Scribble at 2025-10-27 14:39:37 Last modified: 2025-10-27 14:47:07
昨今のバックラッシュというか、もともと必要なかった組織にとっては正常に戻すだけのことなのだろうが、いわゆる RTO (return to office) を叫ぶ企業が出てきている。ただし、このような表現に違和感をもつ人もいることだろう。とりわけ、採用・雇用されて入社した当初からリモート・ワークが標準だったという、コロナ禍以降に社会人となった人々にとっては、リターンもバックもない。もともと出社していなかったからだ。したがって、このような表現はコロナ禍を経てリモート・ワークの必要がなくなり、しかもリモート・ワークの方が色々と支障があるという組織にとってだけ当てはまるような表現なのだろう。実際、Gemini に質問してみると、最初からリモート・ワークでない人たちにも当てはまるような表現としては、"onsite work" とか "in-office model" などと言った方がよさそうだ。
とは言え、たいていの場合は経営方針の転換などと言っても大勢に流されているだけであり、独自の基準でリモート・ワークや onsite work の評価や是非を決める知識や経験など経営者や人事は持ち合わせていない。だが、評価や是非を語る前に最初から明らかな事実はある。
たとえば、リモート・ワークへと移行したときに、事業所を縮小した弊社のような場合は、机の数も最小限だし、デスクトップ・パソコンはすべて廃棄しているので、もし全員を会社へ戻すというなら、最低でも全員が執務できる机を確保しなくてはいけない。更には、多くの職能にとってノート・パソコンの画面サイズは作業の効率を落とす要因となるので、必要に応じてデスクトップ・パソコンを再び揃える必要があるのだ。
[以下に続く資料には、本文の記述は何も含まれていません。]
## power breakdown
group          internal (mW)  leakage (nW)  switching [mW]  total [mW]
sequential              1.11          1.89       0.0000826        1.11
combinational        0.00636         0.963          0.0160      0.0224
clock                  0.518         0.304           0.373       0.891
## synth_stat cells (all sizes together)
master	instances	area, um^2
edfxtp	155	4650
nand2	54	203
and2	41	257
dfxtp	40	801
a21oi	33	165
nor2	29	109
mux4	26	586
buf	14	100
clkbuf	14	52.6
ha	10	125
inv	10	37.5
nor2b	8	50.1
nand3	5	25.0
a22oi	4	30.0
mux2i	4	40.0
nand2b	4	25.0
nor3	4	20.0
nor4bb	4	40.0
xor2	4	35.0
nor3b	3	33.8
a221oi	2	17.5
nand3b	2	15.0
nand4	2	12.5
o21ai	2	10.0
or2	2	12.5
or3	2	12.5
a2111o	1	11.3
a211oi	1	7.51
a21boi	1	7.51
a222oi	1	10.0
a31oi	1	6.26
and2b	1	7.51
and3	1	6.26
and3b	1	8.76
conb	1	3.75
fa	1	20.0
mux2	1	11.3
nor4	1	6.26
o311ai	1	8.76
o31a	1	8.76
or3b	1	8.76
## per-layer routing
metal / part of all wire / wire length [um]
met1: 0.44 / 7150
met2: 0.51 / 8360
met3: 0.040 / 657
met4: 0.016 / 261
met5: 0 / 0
$ cat config.mk
export PLATFORM = sky130hd
export DESIGN_NAME = madt_record_parser_unit
export DESIGN_NICKNAME = d
export VERILOG_FILES = /design/src/design/madt_pkg.sv /design/src/design/madt_record_parser_unit.sv /design/src/design/madt_step.sv /design/src/design/madt_rbuf.sv
export SDC_FILE = /design/constraint.sdc
export NUM_CORES = 1
export LEC_CHECK = 0
export BUFFER_PORTS_ARGS = -buffer_cell sky130_fd_sc_hd__buf_2
export CORE_MARGIN = 2
export CORE_UTILIZATION = 50
export CTS_CLUSTER_SIZE = 8
export DETAILED_ROUTE_END_ITERATION = 6
export GPL_TIMING_DRIVEN = 0
export PLACE_DENSITY = 0.78
export SETUP_SLACK_MARGIN = 0.1
export SYNTH_ARGS = -nofsm -noshare
export SYNTH_HDL_FRONTEND = slang
export SYNTH_SLANG_ARGS = --single-unit
$ cat constraint.sdc
create_clock -name clk -period 11.6 [get_ports clk]
set_clock_uncertainty 0.2 [all_clocks]
set_input_delay 3.48 -clock clk [delete_from_list [all_inputs] [get_ports clk]]
set_output_delay 3.48 -clock clk [all_outputs]
set_load 0.05 [all_outputs]
$ cat src/design/madt_pkg.sv
`timescale 1ns / 1ps
// ----------------------------------------------------------------------------
// madt_pkg
// Shared types and constants of the interrupt-controller table parser.
// ----------------------------------------------------------------------------
package madt_pkg;

  localparam int MAX_PROCESSORS     = 64;
  localparam int MAX_IO_CONTROLLERS = 16;
  localparam int MAX_IRQ_OVERRIDES  = 16;

  localparam int PROC_CNT_W = $clog2(MAX_PROCESSORS + 1);
  localparam int IO_CNT_W   = $clog2(MAX_IO_CONTROLLERS + 1);
  localparam int OVR_CNT_W  = $clog2(MAX_IRQ_OVERRIDES + 1);
  localparam int ENABLED_W  = 7;

  localparam int HDR_W = 6;
  localparam logic [HDR_W-1:0] HEADER_LEN    = 6'd44;
  localparam logic [HDR_W-1:0] HDR_OFF_ADDR  = 6'd36;
  localparam logic [HDR_W-1:0] HDR_OFF_FLAGS = 6'd40;

  localparam int ENTRY_BUF_N = 16;
  localparam int ENTRY_IDX_W = $clog2(ENTRY_BUF_N);

  localparam logic [7:0] ENT_PROC = 8'd0;
  localparam logic [7:0] ENT_IO   = 8'd1;
  localparam logic [7:0] ENT_OVR  = 8'd2;
  localparam logic [7:0] ENT_ADDR = 8'd5;
  localparam logic [7:0] ENT_X2   = 8'd9;

  localparam logic [7:0] LEN_MIN_ENTRY = 8'd2;
  localparam logic [7:0] LEN_PROC      = 8'd8;
  localparam logic [7:0] LEN_IO        = 8'd12;
  localparam logic [7:0] LEN_OVR       = 8'd10;
  localparam logic [7:0] LEN_ADDR      = 8'd12;
  localparam logic [7:0] LEN_X2        = 8'd16;

  localparam logic [1:0] KIND_PROC   = 2'd0;
  localparam logic [1:0] KIND_IO     = 2'd1;
  localparam logic [1:0] KIND_OVR    = 2'd2;
  localparam logic [1:0] KIND_STATUS = 2'd3;

  localparam logic [1:0] STAT_OK    = 2'd0;
  localparam logic [1:0] STAT_BAD   = 2'd1;
  localparam logic [1:0] STAT_EMPTY = 2'd2;

  localparam int RBUF_DEPTH = 4;
  localparam int RBUF_AW    = $clog2(RBUF_DEPTH);

  typedef struct packed {
    logic [7:0] table_byte;
    logic       last_byte;
  } in_t;

  typedef struct packed {
    logic [1:0]           record_kind;
    logic [31:0]          word_a;
    logic [31:0]          word_b;
    logic [7:0]           byte_id;
    logic [7:0]           source_irq;
    logic                 flag_enabled;
    logic                 flag_online_capable;
    logic                 flag_wide;
    logic [1:0]           status;
    logic [ENABLED_W-1:0] enabled_count;
    logic                 last_result;
  } out_t;

  typedef struct packed {
    logic [HDR_W-1:0]      header_offset;
    logic [7:0]            entry_type;
    logic [7:0]            entry_length;
    logic [7:0]            entry_position;
    logic [31:0]           local_address;
    logic                  compat_flag;
    logic [PROC_CNT_W-1:0] processor_count;
    logic [PROC_CNT_W-1:0] enabled_processors;
    logic [IO_CNT_W-1:0]   io_count;
    logic [OVR_CNT_W-1:0]  override_count;
    logic                  failed;
  } state_t;

  typedef logic [ENTRY_BUF_N-1:0][7:0] bytes_t;

  typedef struct packed {
    logic                   en;
    logic [ENTRY_IDX_W-1:0] idx;
    logic [7:0]             data;
  } buf_wr_t;

  typedef struct packed {
    logic rec_vld;
    logic stat_vld;
  } emit_t;

endpackage

$ cat src/design/madt_record_parser_unit.sv
`timescale 1ns / 1ps
// ----------------------------------------------------------------------------
// madt_record_parser_unit
// Streaming parser for an interrupt-controller description table.
//
// Input channel (in_valid/in_stall/in_data): one table byte per request,
// offset zero first, last_byte set on the final byte.
// Result channel (out_valid/out_stall/out_data): decoded processor, io
// controller and irq override records, then one final status record on the
// last byte; last_result marks the final result caused by a byte.
// Each result is written into the result queue when its byte is accepted and is offered from there.
// Throughput: one byte per cycle while in_stall is low; a byte yields at
// most two results, which sit in a four-entry result queue drained at one
// per cycle while out_stall is low, so in_stall rises only when the queue
// holds more than two results. Reset clears the parser state, but not the
// entry byte buffer, and empties the queue. A stalled receiver fills the
// queue and then stalls the input side; nothing is dropped. After the last
// byte the parser is back in its reset state for the next table.
// ----------------------------------------------------------------------------
module madt_record_parser_unit (
  input  logic           clk,
  input  logic           rst_n,
  input  logic           in_valid,
  output logic           in_stall,
  input  madt_pkg::in_t  in_data,
  output logic           out_valid,
  input  logic           out_stall,
  output madt_pkg::out_t out_data
);

  madt_pkg::state_t  st_r, st_nxt;
  madt_pkg::bytes_t  eb_r;
  madt_pkg::buf_wr_t buf_wr;
  madt_pkg::emit_t   emit;
  madt_pkg::out_t    rec, stat;
  madt_pkg::out_t    push0;
  logic [1:0]        push_n;
  logic              accept;

  assign accept = in_valid && !in_stall;

  madt_step u_step (
    .st          (st_r),
    .entry_bytes (eb_r),
    .in_data     (in_data),
    .st_nxt      (st_nxt),
    .buf_wr      (buf_wr),
    .emit        (emit),
    .rec         (rec),
    .stat        (stat)
  );

  always_comb begin
    push0  = emit.rec_vld ? rec : stat;
    push_n = accept ? ({1'b0, emit.rec_vld} + {1'b0, emit.stat_vld}) : 2'd0;
  end

  always_ff @(posedge clk) begin
    if (!rst_n) begin
      st_r <= '0;
    end else if (accept) begin
      st_r <= st_nxt;
    end
  end

  always_ff @(posedge clk) begin
    if (accept && buf_wr.en) begin
      eb_r[buf_wr.idx] <= buf_wr.data;
    end
  end

  madt_rbuf u_rbuf (
    .clk         (clk),
    .rst_n       (rst_n),
    .push_n      (push_n),
    .push0       (push0),
    .push1       (stat),
    .almost_full (in_stall),
    .out_valid   (out_valid),
    .out_stall   (out_stall),
    .out_data    (out_data)
  );

endmodule

$ cat src/design/madt_step.sv
`timescale 1ns / 1ps
// ----------------------------------------------------------------------------
// madt_step
// Next-state and result decode for one table byte.
// ----------------------------------------------------------------------------
module madt_step (
  input  madt_pkg::state_t  st,
  input  madt_pkg::bytes_t  entry_bytes,
  input  madt_pkg::in_t     in_data,
  output madt_pkg::state_t  st_nxt,
  output madt_pkg::buf_wr_t buf_wr,
  output madt_pkg::emit_t   emit,
  output madt_pkg::out_t    rec,
  output madt_pkg::out_t    stat
);

  function automatic logic [31:0] get32(madt_pkg::bytes_t b,
                                        logic [madt_pkg::ENTRY_IDX_W-1:0] off);
    logic [madt_pkg::ENTRY_IDX_W-1:0] o1, o2, o3;
    o1 = off + madt_pkg::ENTRY_IDX_W'(1);
    o2 = off + madt_pkg::ENTRY_IDX_W'(2);
    o3 = off + madt_pkg::ENTRY_IDX_W'(3);
    return {b[o3], b[o2], b[o1], b[off]};
  endfunction

  always_comb begin
    madt_pkg::bytes_t     view;
    logic [7:0]           byte_v;
    logic [7:0]           pos;
    logic [7:0]           len;
    logic [1:0]           lane;
    logic [31:0]          lo;
    logic [31:0]          hi;
    logic                 proc_hit;
    logic                 proc_en;
    logic                 proc_on;
    logic                 proc_wide;
    logic [31:0]          proc_a;
    logic [31:0]          proc_b;

    byte_v    = in_data.table_byte;
    st_nxt    = st;
    view      = entry_bytes;
    pos       = st.entry_position;
    len       = st.entry_length;
    lane      = '0;
    lo        = '0;
    hi        = '0;
    proc_hit  = 1'b0;
    proc_en   = 1'b0;
    proc_on   = 1'b0;
    proc_wide = 1'b0;
    proc_a    = '0;
    proc_b    = '0;
    buf_wr.en   = 1'b0;
    buf_wr.idx  = pos[madt_pkg::ENTRY_IDX_W-1:0];
    buf_wr.data = byte_v;
    emit.rec_vld  = 1'b0;
    emit.stat_vld = 1'b0;
    rec  = '0;
    stat = '0;

    if (!st.failed) begin
      if (st.header_offset < madt_pkg::HEADER_LEN) begin
        if (st.header_offset >= madt_pkg::HDR_OFF_ADDR &&
            st.header_offset <= madt_pkg::HDR_OFF_ADDR + 6'd3) begin
          lane = 2'(st.header_offset - madt_pkg::HDR_OFF_ADDR);
          st_nxt.local_address[lane*8 +: 8] = st.local_address[lane*8 +: 8] | byte_v;
        end else if (st.header_offset == madt_pkg::HDR_OFF_FLAGS) begin
          st_nxt.compat_flag = byte_v[0];
        end
        st_nxt.header_offset = st.header_offset + 6'd1;
        if (in_data.last_byte && (st.header_offset + 6'd1) < madt_pkg::HEADER_LEN) begin
          st_nxt.failed = 1'b1;
        end
      end else begin
        if (pos < 8'(madt_pkg::ENTRY_BUF_N)) begin
          buf_wr.en = 1'b1;
          view[pos[madt_pkg::ENTRY_IDX_W-1:0]] = byte_v;
        end
        if (pos == 8'd0) begin
          st_nxt.entry_type = byte_v;
          if (in_data.last_byte) begin
            st_nxt.failed = 1'b1;
          end else begin
            st_nxt.entry_position = 8'd1;
          end
        end else begin
          if (pos == 8'd1) begin
            len = byte_v;
            st_nxt.entry_length = byte_v;
          end
          if (pos == 8'd1 && byte_v < madt_pkg::LEN_MIN_ENTRY) begin
            st_nxt.failed = 1'b1;
          end else if ({1'b0, pos} + 9'd1 == {1'b0, len}) begin
            st_nxt.entry_position = 8'd0;
            lo = get32(view, madt_pkg::ENTRY_IDX_W'(4));
            hi = get32(view, madt_pkg::ENTRY_IDX_W'(8));
            if (st.entry_type == madt_pkg::ENT_PROC && len >= madt_pkg::LEN_PROC) begin
              proc_hit = 1'b1;
              proc_a   = {24'd0, view[3]};
              proc_b   = {24'd0, view[2]};
              proc_en  = view[4][0];
              proc_on  = view[4][1];
            end else if (st.entry_type == madt_pkg::ENT_X2 && len >= madt_pkg::LEN_X2) begin
              proc_hit  = 1'b1;
              proc_wide = 1'b1;
              proc_a    = lo;
              proc_b    = get32(view, madt_pkg::ENTRY_IDX_W'(12));
              proc_en   = view[8][0];
              proc_on   = view[8][1];
            end else if (st.entry_type == madt_pkg::ENT_IO && len >= madt_pkg::LEN_IO) begin
              if (st.io_count < madt_pkg::IO_CNT_W'(madt_pkg::MAX_IO_CONTROLLERS)) begin
                st_nxt.io_count = st.io_count + madt_pkg::IO_CNT_W'(1);
                emit.rec_vld    = 1'b1;
                rec.record_kind = madt_pkg::KIND_IO;
                rec.word_a      = lo;
                rec.word_b      = hi;
                rec.byte_id     = view[2];
              end
            end else if (st.entry_type == madt_pkg::ENT_OVR && len >= madt_pkg::LEN_OVR) begin
              if (st.override_count < madt_pkg::OVR_CNT_W'(madt_pkg::MAX_IRQ_OVERRIDES)) begin
                st_nxt.override_count = st.override_count + madt_pkg::OVR_CNT_W'(1);
                emit.rec_vld    = 1'b1;
                rec.record_kind = madt_pkg::KIND_OVR;
                rec.word_a      = lo;
                rec.word_b      = {16'd0, view[9], view[8]};
                rec.byte_id     = view[2];
                rec.source_irq  = view[3];
              end
            end else if (st.entry_type == madt_pkg::ENT_ADDR && len >= madt_pkg::LEN_ADDR) begin
              if (hi == 32'd0 && lo != 32'd0 && lo[11:0] == 12'd0) begin
                st_nxt.local_address = lo;
              end
            end
            if (proc_hit &&
                st.processor_count < madt_pkg::PROC_CNT_W'(madt_pkg::MAX_PROCESSORS)) begin
              st_nxt.processor_count = st.processor_count + madt_pkg::PROC_CNT_W'(1);
              if (proc_en) begin
                st_nxt.enabled_processors = st.enabled_processors
                                          + madt_pkg::PROC_CNT_W'(1);
              end
              emit.rec_vld            = 1'b1;
              rec.record_kind         = madt_pkg::KIND_PROC;
              rec.word_a              = proc_a;
              rec.word_b              = proc_b;
              rec.flag_enabled        = proc_en;
              rec.flag_online_capable = proc_on;
              rec.flag_wide           = proc_wide;
            end
          end else if (in_data.last_byte) begin
            st_nxt.failed = 1'b1;
          end else begin
            st_nxt.entry_position = pos + 8'd1;
          end
        end
      end
    end

    rec.enabled_count = madt_pkg::ENABLED_W'(st_nxt.enabled_processors);
    rec.last_result   = !in_data.last_byte;

    if (in_data.last_byte) begin
      emit.stat_vld      = 1'b1;
      stat.record_kind   = madt_pkg::KIND_STATUS;
      stat.word_a        = st_nxt.local_address;
      stat.flag_wide     = st_nxt.compat_flag;
      stat.enabled_count = madt_pkg::ENABLED_W'(st_nxt.enabled_processors);
      stat.last_result   = 1'b1;
      if (st_nxt.failed) begin
        stat.status = madt_pkg::STAT_BAD;
      end else if (st_nxt.processor_count == '0 || st_nxt.enabled_processors == '0 ||
                   st_nxt.local_address == 32'd0) begin
        stat.status = madt_pkg::STAT_EMPTY;
      end else begin
        stat.status = madt_pkg::STAT_OK;
      end
      st_nxt = '0;
    end
  end

endmodule

$ cat src/design/madt_rbuf.sv
`timescale 1ns / 1ps
// ----------------------------------------------------------------------------
// madt_rbuf
// Result queue: takes up to two results per cycle, hands out one unless out_stall is high.
// ----------------------------------------------------------------------------
module madt_rbuf (
  input  logic           clk,
  input  logic           rst_n,
  input  logic [1:0]     push_n,
  input  madt_pkg::out_t push0,
  input  madt_pkg::out_t push1,
  output logic           almost_full,
  output logic           out_valid,
  input  logic           out_stall,
  output madt_pkg::out_t out_data
);

  madt_pkg::out_t                mem [madt_pkg::RBUF_DEPTH];
  logic [madt_pkg::RBUF_AW-1:0]  wp_r, wp_nxt;
  logic [madt_pkg::RBUF_AW-1:0]  rp_r, rp_nxt;
  logic [madt_pkg::RBUF_AW:0]    cnt_r, cnt_nxt;
  logic                          pop;

  assign out_valid   = (cnt_r != '0);
  assign out_data    = mem[rp_r];
  assign pop         = out_valid && !out_stall;
  assign almost_full = (cnt_r > (madt_pkg::RBUF_AW + 1)'(madt_pkg::RBUF_DEPTH - 2));

  always_comb begin
    wp_nxt  = wp_r + madt_pkg::RBUF_AW'(push_n);
    rp_nxt  = rp_r + madt_pkg::RBUF_AW'(pop);
    cnt_nxt = cnt_r + (madt_pkg::RBUF_AW + 1)'(push_n)
                    - (madt_pkg::RBUF_AW + 1)'(pop);
  end

  always_ff @(posedge clk) begin
    if (push_n != 2'd0) begin
      mem[wp_r] <= push0;
    end
    if (push_n == 2'd2) begin
      mem[wp_r + madt_pkg::RBUF_AW'(1)] <= push1;
    end
  end

  always_ff @(posedge clk) begin
    if (!rst_n) begin
      wp_r  <= '0;
      rp_r  <= '0;
      cnt_r <= '0;
    end else begin
      wp_r  <= wp_nxt;
      rp_r  <= rp_nxt;
      cnt_r <= cnt_nxt;
    end
  end

endmodule

; ---- After elaboration in Yosys (flattened, before gate mapping)
; Memories as Yosys holds them, arrays and structs flattened. A register that Yosys moved wholly into a read port is not among the register bits.
; Cells that the tools add are included.
[word_totals]
register_bits = 223
latch_bits = 0
ramBits = 380
romBits = 0
input_bits = 13
out_inout_bits = 97
memories = 1
[classes]
add_sub_neg = 15
mul = 0
div_mod_pow = 0
order_cmp = 16
eq_ne = 16
n_shift = 3
n_mux = 114
n_bitwise = 1
n_reduce_logical = 43
[mem_list]
columns = memory, words, word_bits, rd, rd_clocked_by_memory_dff, wr, line_no
row1 = u_rbuf.mem, 4, 95, 1, 1, 2, madt_rbuf.sv:18  ; madt_pkg::out_t mem [madt_pkg::RBUF_DEPTH];
[ops]
columns = operator, count
row1 = two-way mux 32 bit, 14
row2 = two-way mux 85 bit, 5
row3 = two-way mux 128 bit, 3
row4 = two-way mux 82 bit, 4
row5 = two-way mux 88 bit, 2
row6 = bitwise mux 128 bit, 1
row7 = two-way mux 24 bit, 5
row8 = two-way mux 95 bit, 1
row9 = two-way mux 8 bit, 11
row10 = two-way mux 74 bit, 1
row11 = two-way mux 73 bit, 1
row12 = two-way mux 66 bit, 1
row13 = logical NOT 32 bit, 2
row14 = two-way mux 1 bit, 45
row15 = two-way mux 40 bit, 1
row16 = two-way mux 34 bit, 1
row17 = negation 5 -> 34 bit, 1
row18 = variable shift 8 x 34 -> 32 bit (first input constant), 1
row19 = variable part select 8 x 34 -> 32 bit, 1
row20 = bitwise mux 32 bit, 1
row21 = demux 8 bit (select 4 bit), 1
row22 = nonzero test 32 bit, 1
row23 = variable part select 32 x 6 -> 8 bit, 1
row24 = two-way mux 5 bit, 5
row25 = 53 further kinds, 98

; ---- Logic depth before layout (Yosys ltp)
; Gate-level depths: netlist of run 1.
[logic_depth]
depth_word = 29
depth_mapped = 24
depth_no_buf = 19

; ---- Modules after synthesis
; A second synthesis of run 1 with hierarchy kept.
[hier_totals]
cells_unflattened = 2784
hier_area_um2 = 34784.6
[modules_own_cells]
columns = mod, n_inst, cells_per_inst, area_each_um2
row1 = madt_rbuf, 1, 967, 18631.6
row2 = madt_record_parser_unit, 1, 648, 9016.1
row3 = madt_step, 1, 1169, 7136.8

; ---- Worst setup path after synthesis of run 1
; OpenSTA, ideal clock, no wires.
[synth_timing]
path_type = input -> register
start = in in_valid
end = reg eb_r[100] (netlist name), enable pin
t_arrival_ns = 11.561
setup_slack_ns = -0.881
stages = 4
cell_sequence = nand2_1 -> clkbuf_1 -> clkbuf_1 -> nor3_1
[synth_via]
elab_chain_len = 2
[synth_rtl]
columns = item, line_no
row1 = start: declaration, madt_record_parser_unit.sv:23  ; input logic in_valid,
row2 = logical AND 1 bit, madt_record_parser_unit.sv:40  ; assign accept = in_valid && !in_stall;
row3 = logical AND 1 bit, madt_record_parser_unit.sv:67  ; if (accept && buf_wr.en) begin
row4 = end signal: indexed assignment, madt_record_parser_unit.sv:68  ; eb_r[buf_wr.idx] <= buf_wr.data;
row5 = end: declaration, madt_record_parser_unit.sv:32  ; madt_pkg::bytes_t eb_r;
; Every way passes these cells.
; A chain may end at the register's enable or synchronous reset.

==> reports/qor.csv, run 1 <==
metric;value;unit
dpl_worst_slack;0.524;ns
place_area;0.0315;sq mm
cp_data_required_time;11.74;ns
fp.dieW;248;microns
r2r-start;st_r[58];
vias;25900;
status;complete, but fails checks;
drc_errors;1;
synth_fp_nets;2935;
worst-path-max-fanout;26;
ctsResizeCount;0;
wl;103000;microns
finalWorstSetupSlack;0.704;ns
first_pass_iters;7;
row_count;89;
grt.total_usage;33.2;%
core;0.0589;sq mm
drive_gt1_share;14.7;%
grt_pass1_vias;24600;
stdcell_count;3931;
ys_seq_area_share;49.4;%
use_met3;8.01;%
async_reset_ff_share;0;%
clockBufferDepth;3;
relSlewSlack;-5.46;%
register_area;0.0147;sq mm
reg2reg_slack;2.61;ns
start_util;50.4;%
drt-initial-drc-count;3863;
arrival;11.04;ns
failed_checks;design-rule violations, max-capacitance violations, max-slew violations;
antenna_found_initial;2;
synth_seq_cells;587;
hold_path.class;reg -> reg;
grt_pass1_wl;152000;microns
cts_tree;done;
area_growth;14.1;%
busiest_layer;met2;
viasPerCell;6.60;
htreeDepth;3;
grt_max_degree;40;
peakVddDrop;154;uV
finalCritPeriodShare;93.9;%
r2r_end;u_rbuf.mem[3][5];
p_total;0.00540;W
tightest_slew;1.57;ns
io_pins;110;
cts_buffers;83;
met2_usage;51.3;%
post-route-cell-area;0.0339;sq mm
dp_hpwl;74100;microns
slew_violations;11;
cts_root_buf;clkbuf_16;
place.gp.congestion;1.02;
path_class;in -> reg;
start_kind;input port;
synth_flop_cell;dfxtp_1;
cap_violations;1;
endpoint_kind;flop;
critPathLaunch;in_data[7];
wl_per_cell;26.3;microns
synth_warnings;0;
grtUsageMet1;43.9;%
postCtsSetupBuffers;0;
io_buffers;109;
cts_sinks;587;
final_nets;3140;
syn_inst;2900;
layout_min_cycle_time;10.90;ns
ys_types;85;
fillers;4785;
worstRegToRegCells;21;
rsz0062_at_grt;no;
cp-endpoint;u_rbuf.mem[3][5];
powerDensity;159;mW/mm^2
setup_viol;0;
p_leak;11.3;nW
avgSynthCellArea;10.2;sq um
hold_violations;0;
cts_hold_buf;0;
die_h;248;microns
dp.cells;3793;
syn_area;0.0297;sq mm
overflow;0;
max_freq;91.8;MHz
die_area;0.0614;sq mm
multiInputGateArea;0.0140;sq mm
synth_edf_count;292;
clk_pin_slew_worst_paths;0.05;ns
ant_nets;0;
clk_latency;0.66;ns
worst max-delay path, stage by stage:
cell and delay [ns]:
buf_2 0.11, clkbuf_1 0.40, nor4_1 0.73, and3_1 0.29, a211oi_1 0.06, o2111ai_1 0.44
nand2b_1 0.16, clkdlybuf4s25_2 0.41, a21o_1 0.15, clkbuf_1 0.36, inv_1 0.18, clkbuf_1 0.33
ha_1 0.36, clkbuf_1 0.20, o21ai_1 0.41, nor2_1 0.32, nor2_1 0.86, inv_2 0.52
buf_12 0.32, a22oi_1 0.80, nor2_1 0.11
sequential cells by signal (all words and copies together), names as in the netlist:
register and count:
st_r 88, u_rbuf.rp_r 2, u_rbuf.cnt_r 3, eb_r 112, u_rbuf.wp_r 2, u_rbuf.mem 380
worst min-delay path by stage:
stage,startpoint,to,slack [ns],depth (start not counted)
floorplan,u_rbuf.mem[1][38],u_rbuf.mem[1][38],0.22,2
global placement,u_rbuf.mem[3][27],u_rbuf.mem[3][27],0.23,2
detailed placement,u_rbuf.mem[1][47],u_rbuf.mem[1][47],0.24,2
CTS,u_rbuf.mem[3][22],u_rbuf.mem[3][22],0.25,2
global route,u_rbuf.mem[3][53],u_rbuf.mem[3][53],0.26,2
finish,u_rbuf.mem[3][53],u_rbuf.mem[3][53],0.25,2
ここでは、さしあたって事業所の移転を考えよう。50人前後の企業だと大阪市のテナント・ビルで移転すれば、150坪ていどの敷地を借りると、毎月の賃料が200万円くらいだから、仲介手数料(賃料の1ヶ月分で200万円)、保証金(賃料の1年分で2,000万円)、前家賃(賃料の3ヶ月分で600万円)、内装工事費(1,000万円くらい)、移転費(50万円くらいはかかる)といったように、入れ物だけでも初期費用として4,000万円弱はかかる。中小企業で、こんな金額を預金から簡単に捻出できるところなんて殆どないであろうから、もちろん銀行からの融資で準備することになろう。ということは、お金を借りるのに手を出すだけで良いはずがないから、事業計画書などを提出して、移転したことによって新しくのしかかる負債を返済して余りある効用があるという説得材料を銀行へ示さなくてはいけない。
こういう計画が甘いと、数年おきにデザイナーズ・オフィスだのインセンティブだのと馬鹿げた理由で移転して、そのたびに数千万円を浪費するようなことになる。弊社は僕が入社してからでも20年の間に4回ほど本社を移転しているが、事業所を移転して事業が成長したり売上が伸びたことなんて一度もない(だが、移転の理由として「事業の拡大のため」なんてことをコーポレート・サイトに掲載したりするわけだが)。リモート・ワークを望む声が若手だけではなく、僕らの世代でも多いという事実が示すように、はっきり言ってサラリーマンの大多数は自分のオフィスや机に愛着などもたないし、それが仕事のために何よりも必要だなんて思っていない。それは、社員のモチベーションを維持するために帰属意識が必要だという一つ目の錯覚に、帰属意識のためには会社という場所が必要だという二つ目の錯覚が加わった、度し難い妄想でしかない。